Memang hubunganku dengannya sudah berjalan lebih dari enam tahun, sejak Mawar baru naik kelas dua salah satu SMA Negeri di Cirebon, hingga kini Mawar lulus kuliah. Usiaku selisih setahun dengan Mawar, dan selama ini, hubunganku dengan Mawar belum mengarah ke tahapan yang lebih serius (pernikahan). Aku masih sangat muda, usiaku belum genap 23 tahun. Aku baru menata jalan hidupku. Beberapa pekerjaan sudah aku coba, namun masih tak sesuai harapanku. Dan kali ini aku baru saja diterima di salah satu perusahaan otomotif terkemuka di Jakarta. Aku bahkan masih dalam masa “percobaan” di perusahaan ini, ketika tiba-tiba pertanyaan yang tak siap ku hadapi itu meluncur dari bibir ibunya. “Kapan kamu melamar anak saya?”

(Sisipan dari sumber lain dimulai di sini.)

===== src/pkg/irq_cfg.svh =====
`ifndef IRQ_CFG_SVH
`define IRQ_CFG_SVH

`define CLK_PERIOD_NS 10
`define REG_RELEASE_NS 2000
`define ACK_RELEASE_NS 500
`define REG_RELEASE_CYC (`REG_RELEASE_NS / `CLK_PERIOD_NS)
`define ACK_RELEASE_CYC (`ACK_RELEASE_NS / `CLK_PERIOD_NS)

`define DATA_W 32
`define MASK_BYTE 32'h0000_00FF
`define MASK_HALF 32'h0000_FFFF
`define MASK_WORD 32'hFFFF_FFFF

`define IRQ_LO 1
`define IRQ_HI 7

`define SY_IACKIN 0
`define SY_DS0 1
`define SY_DS1 2
`define SY_LWORD 3
`define SY_SLOT1 4
`define SY_ADDR_LO 5
`define SY_ADDR_HI 7
`define SY_WIDTH 8
`define SY_RESET 8'hEF

`endif


===== src/pkg/irq_pkg.sv =====
`default_nettype none
package irq_pkg;

    typedef enum logic [1:0] {
        WIDTH_BYTE = 2'b00,
        WIDTH_HALF = 2'b01,
        WIDTH_WORD = 2'b10
    } status_width_t;

    typedef enum logic {
        REL_REGISTER = 1'b0,
        REL_ACK = 1'b1
    } release_mode_t;

    typedef enum logic [2:0] {
        ACK_IDLE = 3'b000,
        ACK_PASS = 3'b001,
        ACK_WAIT_DS = 3'b010,
        ACK_DRIVE = 3'b011,
        ACK_DTACK = 3'b100,
        ACK_WAIT_END = 3'b101
    } ack_state_t;

    typedef enum logic [1:0] {
        CD_IDLE = 2'b00,
        CD_WAIT_DS = 2'b01,
        CD_DRIVE = 2'b10
    } chain_state_t;

    typedef struct packed {
        chain_state_t state;
        logic out_n;
    } chain_reg_t;

    typedef struct packed {
        ack_state_t state;
        logic pending;
        logic armed;
        logic ds_prev;
        logic chain_prev;
        logic iackout_n;
        logic dtack_oe;
        logic [31:0] data;
        logic [31:0] data_oe;
        logic [7:1] irq_oe;
    } intr_reg_t;

endpackage
`default_nettype wire


===== src/verilog/iack_chain_driver.sv =====
`include "irq_cfg.svh"
`default_nettype none
module iack_chain_driver (
    input wire logic i_core_clk,
    input wire logic i_resetn,
    input wire logic i_iack_n,
    input wire logic i_dsa_n,
    output logic o_chain_n
);
    irq_pkg::chain_reg_t q;
    irq_pkg::chain_reg_t d;

    always_comb begin
        d = q;
        case (q.state)
            irq_pkg::CD_IDLE: begin
                if (!i_iack_n) begin
                    d.state = irq_pkg::CD_WAIT_DS;
                end
            end
            irq_pkg::CD_WAIT_DS: begin
                if (i_iack_n) begin
                    d.state = irq_pkg::CD_IDLE;
                end else if (!i_dsa_n) begin
                    d.state = irq_pkg::CD_DRIVE;
                    d.out_n = 1'b0;
                end
            end
            irq_pkg::CD_DRIVE: begin
                if (i_iack_n) begin
                    d.state = irq_pkg::CD_IDLE;
                    d.out_n = 1'b1;
                end
            end
            default: begin
                d.state = irq_pkg::CD_IDLE;
                d.out_n = 1'b1;
            end
        endcase
    end

    always_ff @(posedge i_core_clk or negedge i_resetn) begin
        if (!i_resetn) begin
            q <= '{state: irq_pkg::CD_IDLE, out_n: 1'b1};
        end else begin
            q <= d;
        end
    end

    assign o_chain_n = q.out_n;
endmodule
`default_nettype wire


===== src/verilog/interrupter_release_iack_chain.sv =====
`include "irq_cfg.svh"
`default_nettype none
module interrupter_release_iack_chain (
    input wire logic i_core_clk,
    input wire logic i_resetn,
    // Board strap: high when this board sits in the first slot
    input wire logic i_slot1_strap,
    // Backplane inputs (asynchronous)
    input wire logic i_iackin_n,
    input wire logic i_ds0_n,
    input wire logic i_ds1_n,
    input wire logic i_lword_n,
    input wire logic [3:1] i_addr,
    // Backplane outputs
    output logic o_iackout_n,
    output logic [31:0] o_data,
    output logic [31:0] o_data_oe,
    output logic o_dtack_n,
    output logic o_dtack_oe,
    output logic [7:1] o_irq_n,
    output logic [7:1] o_irq_oe,
    // On-board configuration and user side
    input wire logic [2:0] i_irq_level,
    input wire logic [1:0] i_status_width,
    input wire logic i_release_on_acknowledge,
    input wire logic [31:0] i_status_id,
    input wire logic i_irq_request,
    input wire logic i_reg_access,
    output logic o_pending
);
    localparam int REG_REL_MAX = `REG_RELEASE_CYC;
    localparam int ACK_REL_MAX = `ACK_RELEASE_CYC;

    ////////////////////////////////////////////////////////////////////////////
    // Pin synchronisers

    logic [`SY_WIDTH-1:0] pins_raw;
    logic [`SY_WIDTH-1:0] pins;

    assign pins_raw = {i_addr, i_slot1_strap, i_lword_n, i_ds1_n, i_ds0_n, i_iackin_n};

    pin_sync #(
        .WIDTH(`SY_WIDTH),
        .RESET_VAL(`SY_RESET)
    ) u_pin_sync (
        .i_core_clk(i_core_clk),
        .i_resetn(i_resetn),
        .i_async(pins_raw),
        .o_sync(pins)
    );

    logic iackin_s;
    logic ds0_s;
    logic ds1_s;
    logic lword_s;
    logic slot1_s;
    logic [2:0] addr_s;

    assign iackin_s = pins[`SY_IACKIN];
    assign ds0_s = pins[`SY_DS0];
    assign ds1_s = pins[`SY_DS1];
    assign lword_s = pins[`SY_LWORD];
    assign slot1_s = pins[`SY_SLOT1];
    assign addr_s = pins[`SY_ADDR_HI:`SY_ADDR_LO];

    ////////////////////////////////////////////////////////////////////////////
    // Slot-one chain driver

    logic drv_chain_n;
    logic chain_in;

    iack_chain_driver u_chain_driver (
        .i_core_clk(i_core_clk),
        .i_resetn(i_resetn),
        .i_iack_n(iackin_s),
        .i_dsa_n(ds0_s),
        .o_chain_n(drv_chain_n)
    );

    // In slot one IACKIN carries IACK, so the driver feeds the interrupter
    assign chain_in = slot1_s ? drv_chain_n : iackin_s;

    ////////////////////////////////////////////////////////////////////////////
    // Decode of the acknowledge cycle

    irq_pkg::status_width_t cfg_width;
    irq_pkg::release_mode_t cfg_mode;
    irq_pkg::status_width_t req_width;
    logic [31:0] width_mask;
    logic width_ok;
    logic level_ok;
    logic accept;
    logic chain_fall;
    logic ds_fall;
    logic strobes_high;

    irq_pkg::intr_reg_t q;
    irq_pkg::intr_reg_t d;

    assign cfg_width = irq_pkg::status_width_t'(i_status_width);
    assign cfg_mode = irq_pkg::release_mode_t'(i_release_on_acknowledge);

    always_comb begin
        if (!lword_s && !ds1_s && !ds0_s) begin
            req_width = irq_pkg::WIDTH_WORD;
        end else if (!ds1_s && !ds0_s) begin
            req_width = irq_pkg::WIDTH_HALF;
        end else begin
            req_width = irq_pkg::WIDTH_BYTE;
        end
    end

    always_comb begin
        case (cfg_width)
            irq_pkg::WIDTH_BYTE: width_mask = `MASK_BYTE;
            irq_pkg::WIDTH_HALF: width_mask = `MASK_HALF;
            irq_pkg::WIDTH_WORD: width_mask = `MASK_WORD;
            default: width_mask = '0;
        endcase
    end

    assign width_ok = (cfg_width != irq_pkg::WIDTH_BYTE) ? (req_width >= cfg_width) : 1'b1;
    assign level_ok = (addr_s == i_irq_level);
    assign accept = q.pending && level_ok && width_ok;
    assign chain_fall = q.chain_prev && !chain_in;
    assign ds_fall = q.ds_prev && !ds0_s;
    assign strobes_high = ds0_s && ds1_s;

    ////////////////////////////////////////////////////////////////////////////
    // Interrupter state

    always_comb begin
        d = q;
        d.ds_prev = ds0_s;
        d.chain_prev = chain_in;
        case (q.state)
            irq_pkg::ACK_IDLE: begin
                if (chain_fall) begin
                    if (accept) begin
                        d.state = irq_pkg::ACK_WAIT_DS;
                    end else begin
                        d.state = irq_pkg::ACK_PASS;
                        d.iackout_n = 1'b0;
                    end
                end
            end
            irq_pkg::ACK_PASS: begin
                if (chain_in) begin
                    d.state = irq_pkg::ACK_IDLE;
                    d.iackout_n = 1'b1;
                end
            end
            irq_pkg::ACK_WAIT_DS: begin
                if (chain_in) begin
                    d.state = irq_pkg::ACK_IDLE;
                end else if (!ds0_s) begin
                    d.state = irq_pkg::ACK_DRIVE;
                    d.data = i_status_id & width_mask;
                    d.data_oe = width_mask;
                end
            end
            irq_pkg::ACK_DRIVE: begin
                d.state = irq_pkg::ACK_DTACK;
                d.dtack_oe = 1'b1;
            end
            irq_pkg::ACK_DTACK: begin
                if (strobes_high) begin
                    d.state = irq_pkg::ACK_WAIT_END;
                    d.dtack_oe = 1'b0;
                    d.data_oe = '0;
                    if (cfg_mode == irq_pkg::REL_ACK) begin
                        d.pending = 1'b0;
                    end
                end
            end
            irq_pkg::ACK_WAIT_END: begin
                if (chain_in) begin
                    d.state = irq_pkg::ACK_IDLE;
                end
            end
            default: begin
                d.state = irq_pkg::ACK_IDLE;
                d.iackout_n = 1'b1;
                d.dtack_oe = 1'b0;
                d.data_oe = '0;
            end
        endcase

        // Register-access release, armed only by a strobe fall in that access
        if (cfg_mode == irq_pkg::REL_REGISTER) begin
            if (i_reg_access && ds_fall && q.pending) begin
                d.armed = 1'b1;
            end
            if (q.armed && strobes_high && !i_reg_access) begin
                d.pending = 1'b0;
                d.armed = 1'b0;
            end
        end else begin
            d.armed = 1'b0;
        end

        // A new request wins over a release in the same cycle
        if (i_irq_request) begin
            d.pending = 1'b1;
        end

        for (int i = `IRQ_LO; i <= `IRQ_HI; i++) begin
            d.irq_oe[i] = d.pending && (i_irq_level == 3'(i));
        end
    end

    always_ff @(posedge i_core_clk or negedge i_resetn) begin
        if (!i_resetn) begin
            q <= '{state: irq_pkg::ACK_IDLE, pending: 1'b0, armed: 1'b0,
                   ds_prev: 1'b1, chain_prev: 1'b1, iackout_n: 1'b1,
                   dtack_oe: 1'b0, data: '0, data_oe: '0, irq_oe: '0};
        end else begin
            q <= d;
        end
    end

    ////////////////////////////////////////////////////////////////////////////
    // Outputs

    assign o_iackout_n = q.iackout_n;
    assign o_data = q.data;
    assign o_data_oe = q.data_oe;
    assign o_dtack_n = 1'b0;
    assign o_dtack_oe = q.dtack_oe;
    assign o_irq_n = '0;
    assign o_irq_oe = q.irq_oe;
    assign o_pending = q.pending;
endmodule
`default_nettype wire


===== src/verilog/pin_sync.sv =====
`default_nettype none
module pin_sync #(
    parameter int WIDTH = 1,
    parameter logic [WIDTH-1:0] RESET_VAL = '0
) (
    input wire logic i_core_clk,
    input wire logic i_resetn,
    input wire logic [WIDTH-1:0] i_async,
    output logic [WIDTH-1:0] o_sync
);
    typedef struct packed {
        logic [WIDTH-1:0] first;
        logic [WIDTH-1:0] second;
    } sync_reg_t;

    sync_reg_t q;
    sync_reg_t d;

    // First stage feeds only the second stage
    always_comb begin
        d.first = i_async;
        d.second = q.first;
    end

    always_ff @(posedge i_core_clk or negedge i_resetn) begin
        if (!i_resetn) begin
            q <= {RESET_VAL, RESET_VAL};
        end else begin
            q <= d;
        end
    end

    assign o_sync = q.second;
endmodule
`default_nettype wire

===== config.mk =====
export PLATFORM = sky130hd
export DESIGN_NAME = interrupter_release_iack_chain
export DESIGN_NICKNAME = d
export VERILOG_FILES = /design/src/pkg/irq_pkg.sv /design/src/verilog/iack_chain_driver.sv /design/src/verilog/interrupter_release_iack_chain.sv /design/src/verilog/pin_sync.sv
export VERILOG_INCLUDE_DIRS = /design/src /design/src/pkg
export SDC_FILE = /design/constraint.sdc
export NUM_CORES = 1
export LEC_CHECK = 0
export ABC_AREA = 1
export ABC_CLOCK_PERIOD_IN_PS = 1500
export BUFFER_PORTS_ARGS = -buffer_cell sky130_fd_sc_hd__buf_4
export CORE_MARGIN = 1.5
export CORE_UTILIZATION = 30
export CTS_CLUSTER_DIAMETER = 60
export DETAILED_ROUTE_END_ITERATION = 10
export PLACE_DENSITY_LB_ADDON = 0.2
export SYNTH_ARGS = -nofsm -noshare
export SYNTH_HDL_FRONTEND = slang
export SYNTH_SLANG_ARGS = --single-unit

===== constraint.sdc =====
create_clock -name i_core_clk -period 1.5 [get_ports i_core_clk]
set_input_delay 0.075 -clock i_core_clk [delete_from_list [all_inputs] [get_ports i_core_clk]]
set_output_delay 0.075 -clock i_core_clk [all_outputs]
set_load 0.03 [all_outputs]

==> impl_metrics.yaml, run 1 <==
worst_setup_path:
  critical_path_required_ns: 1.71
  path_max_fanout: 2
  critPathLaunchType: "flip-flop"
  end_kind: "flip-flop"
  worstReg2RegStart: "u_pin_sync.o_sync[3]"
  critical_path_class: "flip-flop to flip-flop"
  arrival_ns: 1.66
  setup.reg_to_reg.worst_slack_ns: 0.05
  r2r_end: "q[77]"
  rr_worst_depth: 11
global_routing:
  met1_usage: 0.161
  grt_pass1_vias: 2544
  gr-total-overflow: 0
  grt_max_degree: 37
  met3_usage: 0.0272
  grtUsageTotal: 0.126
  antenna_found_initial: 0
  grt_pass1_wl_microns: 12600
  grtUsageMet2: 0.205
  top_usage_layer: "met2"
clock_network:
  clock_latency_ns: 0.33
  cts_tree: "built"
  cts_max_path_buffers: 2
  cts_buffers: 9
  cts_sinks: 70
  clk_pin_slew_ns: 0.05
  h-tree-depth: 3
  cts_root_buffer: "clkbuf_16"
finish:
  layout.nets: 550
  fillers: 1112
  final_common_cell: "buf_4"
  multi_input_area_sq_um: 1070
  area.growth.synth_to_final_pct: 37.8
  most-common-layout-cells: "buf_4 (131), nand2_1 (82), dfrtp_1 (51)"
  diodes: 0
  register_area_sq_um: 1780
  drive_gt1_frac: 0.370
floorplan:
  core_area_sq_um: 11500
  start_util: 0.308
  ios: 132
  fp.dieArea_sq_um: 12400
  die_h_microns: 111
  num_rows: 39
  die_w_microns: 111
power_and_ir_drop:
  switching_share: 0.421
  peakVddDrop_mv: 1.02
  power.leakage_nw: 2.29
  p_int_w: 0.00517
  total_power_w: 0.00893
  p_switching_w: 0.00376
  combPwrFrac: 0.458
  power_per_cell_area_nw_per_um2: 1840
  clockPowerShare: 0.226
  power.share.sequential: 0.316
route:
  first_pass_iters: 4
  wirelength_microns: 8020
  wl_per_cell_microns: 12.5
  vias: 2766
  ant_nets: 0
  viasPerCell: 4.30
  remaining_drc_errors: 0
  drt_iter0_markers: 96
timing:
  max_freq_mhz: 689
  min_period_ns: 1.45
  finalWorstSetupSlack_ns: 0.0495
  skew_ns: 0.0110
  rsz0062_at_grt: "yes"
  setup_viol: 0
  slew_violations: 0
  finalCritPeriodShare: 0.967
  worst_pin_slew_ns: 0.633
  slew_headroom: 0.578
  hold_violations: 0
min_path:
  hp-start: "i_release_on_acknowledge"
  worstHoldPathCells: 4
  holdCritPathClass: "input pin to flip-flop"
  hold_end: "q[75]"
synth:
  yosysUniqueCellTypes: 27
  synth-edff-count: 0
  yosys_most_used_dff: "dfrtp_1"
  yosys_warnings: 0
  ys_seq_elements: 70
  synthArstFlopShare: 1.00
  synth_cells: 391
  synth.avg_cell_area_sq_um: 9.02
  syn-cell-area_sq_um: 3530
  ys_seq_area_frac: 0.503
run:
  cap_viol_max_count: 0
placement:
  place_ws_ns: 0.0386
  hpwl_microns: 5660
  place.gp.congestion: 0.795
  numPortBuffers: 123
run_status:
  status: "finished, final reports clean"
cells in the mapped netlist (5+ instances only):
cell type	n	area, sq um
nand2_1	84	315
buf_4	79	593
dfrtp_1	52	1300
nand3_1	45	225
o21ai_0	37	185
dfstp_2	18	473
inv_1	17	63.8
nor2_1	13	48.8
a21oi_1	9	45.0
clkbuf_1	6	22.5
ha_1	5	62.6
logic make-up after synthesis:
group                    share of synthesized area
other                                      0.00106
AND/OR/NAND/NOR                              0.194
buffers and inverters                        0.211
adder cells (fa/ha/maj)                     0.0177
flip-flops                                   0.503
AO/OA/AOI/OAI                               0.0731
metrics by stage:
| step | utilization | cells | hold slack [ns] | setup TNS [ns] | instance area, sq um |
|---|---|---|---|---|---|
| finish | 0.424 | 643 | 0.0284 | 0 | 4860 |
| global route | 0.424 | 643 | 0.0246 | -0.0805 | 4860 |
| CTS | 0.416 | 637 | 0.0192 | 0 | 4770 |
| detailed placement | 0.355 | 580 | 0.0762 | 0 | 4070 |
| global placement | 0.355 | 580 | 0.0782 | 0 | 4070 |
| floorplan | - | 398 | -0.221 | 0 | 3550 |
state kept, by name, indices dropped and copies added, names as in the netlist, 2 cells and up:
name and cells:
u_pin_sync.o_sync 8, u_chain_driver.q 2, o_irq_oe 7, u_pin_sync.d 8, o_data 32, q 6
o_data_oe 3
worst max path at each step:
stage / end / cells past startpoint / from
global route: q[78] / 11 / u_pin_sync.o_sync[1]
floorplan: q[77] / 13 / u_pin_sync.o_sync[1]
global placement: q[77] / 12 / u_pin_sync.o_sync[2]
finish: q[77] / 11 / u_pin_sync.o_sync[3]
CTS: o_iackout_n / 11 / u_pin_sync.o_sync[2]
detailed placement: o_iackout_n / 11 / u_pin_sync.o_sync[2]
power by group through the flow:
stage	Sequential (W)	Combinational (W)	Clock, W
6_report	0.00282	0.00409	0.00202
4_1_cts	0.00283	0.00407	0.00208
3_5_place_dp	0.00285	0.00398	0
3_3_place_gp	0.00283	0.00396	0
2_1_floorplan	0.00277	0.00347	0
5_1_grt	0.00289	0.00436	0.00217
routing by layer:
| layer | vias up | part of all wire |
|---|---|---|
| li1 | 1388 | - |
| met1 | 1300 | 0.46 |
| met2 | 69 | 0.48 |
| met3 | 9 | 0.045 |
| met4 | 0 | 0.015 |
| met5 | - | 0 |
area by class of cell:
type                    instances  area share
flip-flops and latches         70       0.365
multi-input cells             217       0.220
clock buffers                  13      0.0558
repair buffers                177       0.304
clock inverters                 3     0.00360
inverters                      20      0.0154
well taps                     143      0.0368
worst max-delay path: stages (launching register included):
cell	delay, ns
dfstp_2	0.52
nand2_1	0.05
ha_1	0.26
inv_1	0.03
nand2_1	0.04
nand2_1	0.05
nand2_2	0.07
nand3_2	0.09
nand2_1	0.07
nand2_1	0.04
nand2_1	0.05
nand2_1	0.04
timing repair:
action	in CTS	in global routing
hold endpoints to repair	59	0
hold buffers	41	0
resized for setup	0	9
setup endpoints to repair	0	46
buffers inserted	0	5
Note: power is estimated with default switching activity, not from simulation.
==> run 2, diff against run 1 <==
- ABC_CLOCK_PERIOD_IN_PS: 1500 -> 1400
- CTS_CLUSTER_SIZE: unset -> 14
- clock period: 1.5 -> 1.4 ns (I/O delays scaled with it)
==> impl_metrics.yaml, run 2 (synthesis gave the netlist of run 1 again) <==
timing:
  hold_violations: 0
  setup_viol: 3
  timing.hold.ws_ns: 0.0205
  max_freq_mhz: 686
  setup_tns_ns: -0.115
  min_period_ns: 1.46
  finalWorstSetupSlack_ns: -0.0583
  rsz0062_at_grt: "yes"
  slew_headroom: 0.582
  skew_ns: 0.00529
  worst_pin_slew_ns: 0.627
  slew_violations: 0
  finalCritPeriodShare: 1.04
worst_setup_path:
  arrival_ns: 1.68
  rr_worst_depth: 11
  path_max_fanout: 2
  critical_path_class: "flip-flop to flip-flop"
  path_cells: "nand2_2 -> ha_4 -> inv_2 -> nand2_1 -> nand2_1 -> nand2_2 -> nand3_2 -> nand2_1 -> nand2_1 -> nand2_1 -> nand2_1"
  path_depth: 11
  cp_slowest_stage_delay_ns: 0.53
  end_kind: "flip-flop"
  critical_path_required_ns: 1.62
  crit_top_cell: "nand2_1"
  crit_buf_inv: 1
  cp_slowest_cell: "dfstp_2"
  cpLargestDelayFamily: "flip-flops"
  setup.reg_to_reg.worst_slack_ns: -0.06
  critPathLaunchType: "flip-flop"
placement:
  hpwl_microns: 5580
  numPortBuffers: 123
  place.gp.congestion: 0.772
  dp_cells: 585
route:
  wirelength_microns: 8490
  viasPerCell: 4.36
  ant_nets: 0
  vias: 2844
  remaining_drc_errors: 0
  wl_per_cell_microns: 13.0
  first_pass_iters: 4
  drt_iter0_markers: 106
global_routing:
  antenna_found_initial: 0
  grt_pass1_wl_microns: 13100
  gr-total-overflow: 0
  grtUsageTotal: 0.134
  grt_pass1_vias: 2696
  grt_max_degree: 32
power_and_ir_drop:
  total_power_w: 0.00977
  p_int_w: 0.00566
  power_per_cell_area_nw_per_um2: 1940
  peakVddDrop_mv: 1.05
  power.leakage_nw: 2.35
  combPwrFrac: 0.463
  p_switching_w: 0.00411
  clockPowerShare: 0.226
  power.share.sequential: 0.311
  switching_share: 0.421
run_status:
  status: "complete, but fails checks"
  violations: "negative setup slack"
clock_network:
  cts_root_buffer: "clkbuf_16"
  cts_sinks: 70
  cts_buffers: 9
  clk_pin_slew_ns: 0.05
  cts_max_path_buffers: 2
  clock_latency_ns: 0.33
  cts_tree: "built"
  h-tree-depth: 3
min_path:
  worstHoldPathCells: 4
  holdCritPathClass: "input pin to flip-flop"
run:
  cap_viol_max_count: 0
finish:
  final_common_cell: "buf_4"
  diodes: 0
  final_util: 0.440
  most-common-layout-cells: "buf_4 (135), nand2_1 (79), dfrtp_1 (51)"
  layout.nets: 560
  largest_reg_flops: 32
  finalNonFillerCells: 653
  drive_gt1_frac: 0.392
  area.growth.synth_to_final_pct: 43.0
floorplan:
  die_h_microns: 111
  fp.dieArea_sq_um: 12400
  num_rows: 39
  start_util: 0.308
  core_area_sq_um: 11500
  ios: 132
  die_w_microns: 111
## run 2: stage by stage
step | setup WS (ns) | cell area, sq um
detailed placement | -0.0472 | 4120
floorplan | -0.0407 | 3560
finish | -0.0583 | 5050
global route | -0.150 | 5050
global placement | -0.0299 | 4120
CTS | -0.0629 | 4870
## run 2: routing by layer
metal,vias to the layer above,part of all wire,track usage
met5,-,0,0
met4,0,0.017,0.0582
met3,10,0.047,0.0365
met2,74,0.48,0.219
met1,1351,0.45,0.167
li1,1409,-,-
## run 2: final timing paths
check	startpoint	end
min in group asynchronous	i_resetn	u_pin_sync.o_sync[4]
worst min-delay path	i_release_on_acknowledge	q[75]
worst max-delay path	u_pin_sync.o_sync[3]	q[77]
max in group asynchronous	i_resetn	u_pin_sync.d[6]
worst max register to register	u_pin_sync.o_sync[3]	q[77]
worst min register to register	u_pin_sync.d[7]	u_pin_sync.o_sync[7]
## run 2: area by class of cell
class	count	area (sq um)
fillers	1096	6420
repair buffers	185	1610
flip-flops and latches	70	1780
clock buffers	12	236
inverters	20	82.6
multi-input cells	219	1120
clock inverters	4	47.5
well taps	143	179
## run 2: timing repair
item,in CTS,in global routing
endpoints found under the hold margin,85,0
cloned,1,4
hold buffers,41,0
setup buffers,4,2
setup endpoints to repair,30,47
pin swaps,5,9
gates resized for setup,1,28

“Jika aku harus bertunangan dengan anak ibu, terus terang aku tidak siap, namun jika aku harus menikah dengan Mawar, aku siap, tentu sesuai dengan kondisiku saat ini, aku baru diterima bekerja, dan adikku masih butuh biaya buat sekolahnya”. Jawabku lancar, penuh keyakinan. Entah dorongan apa yang menyebabkannya. Perasaanku lega, seperti telah melepaskan beribu beban yang menghimpit hidupku akhir-akhir ini. Ini jawaban terbaikku.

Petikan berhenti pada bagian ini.